Artificial intelligence does have a measurable carbon footprint, but it is not currently one of the largest global sources of emissions. Data centres account for roughly 1–2 percent of global electricity use, and AI is a growing part of that. The real concern is rapid growth. As AI adoption expands, its total energy demand could rise significantly unless powered by renewable electricity.

How much CO2 does an AI image generate?

Estimates vary depending on the model and electricity source, but generating one AI image typically produces between 1 and 10 grams of CO2. The exact amount depends on the size of the model, the hardware used, and the carbon intensity of the local power grid.

How much CO2 does a ChatGPT query produce?

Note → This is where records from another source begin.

$ cat src/rtl/vid_out_lock_ctrl.sv
// vid_out_lock_ctrl: start-up and recovery sequencer for the AXI4-Stream-to-video-out
// bridge. Pulses the bridge reset, enables the timing generator, waits for lock,
// retries on lock loss and counts bridge error events while running.
//
// Optional feature macro: VOC_IRQ_EN (sticky irq flag). Undefined: irq tied to 0.
//
// Ports:
//   aclk, aresetn          clock, async active-low reset
//   enable                 level request to bring video up (0 = shut down)
//   clear_fault            pulse, leaves FAULT and clears status
//   locked/wr_error/empty  bridge status, asynchronous to the FSM (synchronized here)
//   core_rst, vtg_en       bridge reset / timing generator enable
//   state, fault           FSM state (IDLE=0 RST=1 WAIT_LOCK=2 RUN=3 FAULT=4), FAULT flag
//   timeout_flag           sticky lock-timeout flag
//   lock_lost_cnt, wr_err_cnt, underflow_cnt  saturating event counters
//   irq                    interrupt flag
module vid_out_lock_ctrl #(
  parameter int unsigned RST_CYCLES   = 16,
  parameter int unsigned LOCK_TIMEOUT = 1048575,
  parameter int unsigned TO_W         = 20,
  parameter int unsigned MAX_RETRY    = 3,
  parameter int unsigned CNT_W        = 8
) (
  input  logic             aclk,
  input  logic             aresetn,
  input  logic             enable,
  input  logic             clear_fault,
  input  logic             locked,
  input  logic             wr_error,
  input  logic             empty,
  output logic             core_rst,
  output logic             vtg_en,
  output logic [2:0]       state,
  output logic             fault,
  output logic             timeout_flag,
  output logic [CNT_W-1:0] lock_lost_cnt,
  output logic [CNT_W-1:0] wr_err_cnt,
  output logic [CNT_W-1:0] underflow_cnt,
  output logic             irq
);

  localparam int unsigned RETRY_W = (MAX_RETRY < 1) ? 1 : $clog2(MAX_RETRY + 1);

  typedef enum logic [2:0] {
    S_IDLE      = 3'd0,
    S_RST       = 3'd1,
    S_WAIT_LOCK = 3'd2,
    S_RUN       = 3'd3,
    S_FAULT     = 3'd4
  } state_t;

  state_t             state_q, state_nxt;
  logic [TO_W-1:0]    cnt_q, cnt_nxt;
  logic [RETRY_W-1:0] retry_q;
  logic               core_rst_nxt, vtg_en_nxt, fault_nxt;

  // [0] metastability flop, [1] synchronized value, [2] previous value for edge detect
  logic [2:0] lock_sr, werr_sr, empty_sr;
  logic       locked_s, lock_fall, werr_rise, empty_rise, fault_clr;

  assign locked_s   = lock_sr[1];
  assign lock_fall  = lock_sr[2] & ~lock_sr[1];
  assign werr_rise  = werr_sr[1] & ~werr_sr[2];
  assign empty_rise = empty_sr[1] & ~empty_sr[2];
  assign fault_clr  = (state_q == S_FAULT) && clear_fault;
  assign state      = state_q;

  // Input synchronizers
  always_ff @(posedge aclk or negedge aresetn) begin
    if (!aresetn) begin
      lock_sr  <= '0;
      werr_sr  <= '0;
      empty_sr <= '0;
    end else begin
      lock_sr  <= {lock_sr[1:0], locked};
      werr_sr  <= {werr_sr[1:0], wr_error};
      empty_sr <= {empty_sr[1:0], empty};
    end
  end

  // State register, shared cycle counter and registered state-decoded outputs
  always_ff @(posedge aclk or negedge aresetn) begin
    if (!aresetn) begin
      state_q  <= S_IDLE;
      cnt_q    <= '0;
      core_rst <= 1'b1;
      vtg_en   <= 1'b0;
      fault    <= 1'b0;
    end else begin
      state_q  <= state_nxt;
      cnt_q    <= cnt_nxt;
      core_rst <= core_rst_nxt;
      vtg_en   <= vtg_en_nxt;
      fault    <= fault_nxt;
    end
  end

  // Next-state logic; enable=0 overrides everything except FAULT
  always_comb begin
    state_nxt = state_q;
    cnt_nxt   = cnt_q;
    unique case (state_q)
      S_IDLE: begin
        if (enable) begin
          state_nxt = S_RST;
          cnt_nxt   = TO_W'(RST_CYCLES - 1);
        end
      end
      S_RST: begin
        if (cnt_q == '0) begin
          state_nxt = S_WAIT_LOCK;
          cnt_nxt   = TO_W'(LOCK_TIMEOUT - 1);
        end else begin
          cnt_nxt = cnt_q - TO_W'(1);
        end
      end
      S_WAIT_LOCK: begin
        if (locked_s) begin
          state_nxt = S_RUN;
        end else if (cnt_q == '0) begin
          state_nxt = S_FAULT;
        end else begin
          cnt_nxt = cnt_q - TO_W'(1);
        end
      end
      S_RUN: begin
        if (lock_fall) begin
          if (retry_q < RETRY_W'(MAX_RETRY)) begin
            state_nxt = S_RST;
            cnt_nxt   = TO_W'(RST_CYCLES - 1);
          end else begin
            state_nxt = S_FAULT;
          end
        end
      end
      S_FAULT: begin
        if (clear_fault) state_nxt = S_IDLE;
      end
      default: state_nxt = S_IDLE;
    endcase
    if (!enable && (state_q != S_FAULT)) state_nxt = S_IDLE;
  end

  // Output decode from the next state so registered outputs line up with state
  always_comb begin
    core_rst_nxt = 1'b1;
    vtg_en_nxt   = 1'b0;
    fault_nxt    = 1'b0;
    unique case (state_nxt)
      S_WAIT_LOCK, S_RUN: begin
        core_rst_nxt = 1'b0;
        vtg_en_nxt   = 1'b1;
      end
      S_FAULT: fault_nxt = 1'b1;
      default: ;
    endcase
  end

  // Retry count, timeout flag and saturating event counters
  always_ff @(posedge aclk or negedge aresetn) begin
    if (!aresetn) begin
      retry_q       <= '0;
      timeout_flag  <= 1'b0;
      lock_lost_cnt <= '0;
      wr_err_cnt    <= '0;
      underflow_cnt <= '0;
    end else begin
      if (state_q == S_IDLE) begin
        retry_q <= '0;
      end else if ((state_q == S_RUN) && (state_nxt == S_RST)) begin
        retry_q <= retry_q + RETRY_W'(1);
      end

      if (fault_clr) begin
        timeout_flag  <= 1'b0;
        lock_lost_cnt <= '0;
        wr_err_cnt    <= '0;
        underflow_cnt <= '0;
      end else begin
        if ((state_q == S_WAIT_LOCK) && (state_nxt == S_FAULT)) timeout_flag <= 1'b1;
        if (state_q == S_RUN) begin
          if (lock_fall && (lock_lost_cnt != '1)) lock_lost_cnt <= lock_lost_cnt + CNT_W'(1);
          if (werr_rise && (wr_err_cnt != '1))    wr_err_cnt    <= wr_err_cnt + CNT_W'(1);
          if (empty_rise && (underflow_cnt != '1)) underflow_cnt <= underflow_cnt + CNT_W'(1);
        end
      end
    end
  end

`ifdef VOC_IRQ_EN
  logic fault_entry, lost_inc;
  assign fault_entry = (state_nxt == S_FAULT) && (state_q != S_FAULT);
  assign lost_inc    = (state_q == S_RUN) && lock_fall && (lock_lost_cnt != '1);

  // Sticky interrupt: FAULT entry or lock-loss count, cleared with the fault
  always_ff @(posedge aclk or negedge aresetn) begin
    if (!aresetn) begin
      irq <= 1'b0;
    end else if (fault_clr) begin
      irq <= 1'b0;
    end else if (fault_entry || lost_inc) begin
      irq <= 1'b1;
    end
  end
`else
  assign irq = 1'b0;
`endif

endmodule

A short AI text response of around 300–400 words may produce roughly 1 gram of CO2. That is similar to sending a short email. Individually small, but meaningful at large scale when millions of users interact daily.

Why does AI use so much electricity?

AI models require powerful specialised chips to process vast amounts of data. Training large models can take weeks of continuous computation. Even everyday use, known as inference, requires energy each time a query is processed. Data centres also require cooling systems, which consume additional electricity and sometimes water.

What is the difference between AI training and AI inference emissions?

Training emissions occur when a model is first built and taught using large datasets. This stage consumes very high amounts of energy over a short period. Inference emissions occur each time someone uses the model. Inference uses less energy per request but happens continuously at global scale.

Is AI worse for the environment than flying?

No. Aviation produces far more total emissions globally than AI. However, AI is growing rapidly, and its environmental impact depends heavily on how it is powered. If AI systems run on renewable energy, their footprint can be significantly reduced.

Can AI help reduce carbon emissions?

Yes. AI can optimise logistics, improve energy grid management, reduce food waste, enhance building efficiency and support climate research. The net climate impact of AI depends on whether its benefits outweigh its energy consumption.

How can individuals reduce the AI carbon footprint?

Individuals can reduce impact by writing clearer prompts to avoid repeated queries, choosing smaller models where appropriate, and avoiding unnecessary image or video generation. Using AI to replace higher-carbon activities, such as travel or inefficient processes, can also reduce overall emissions.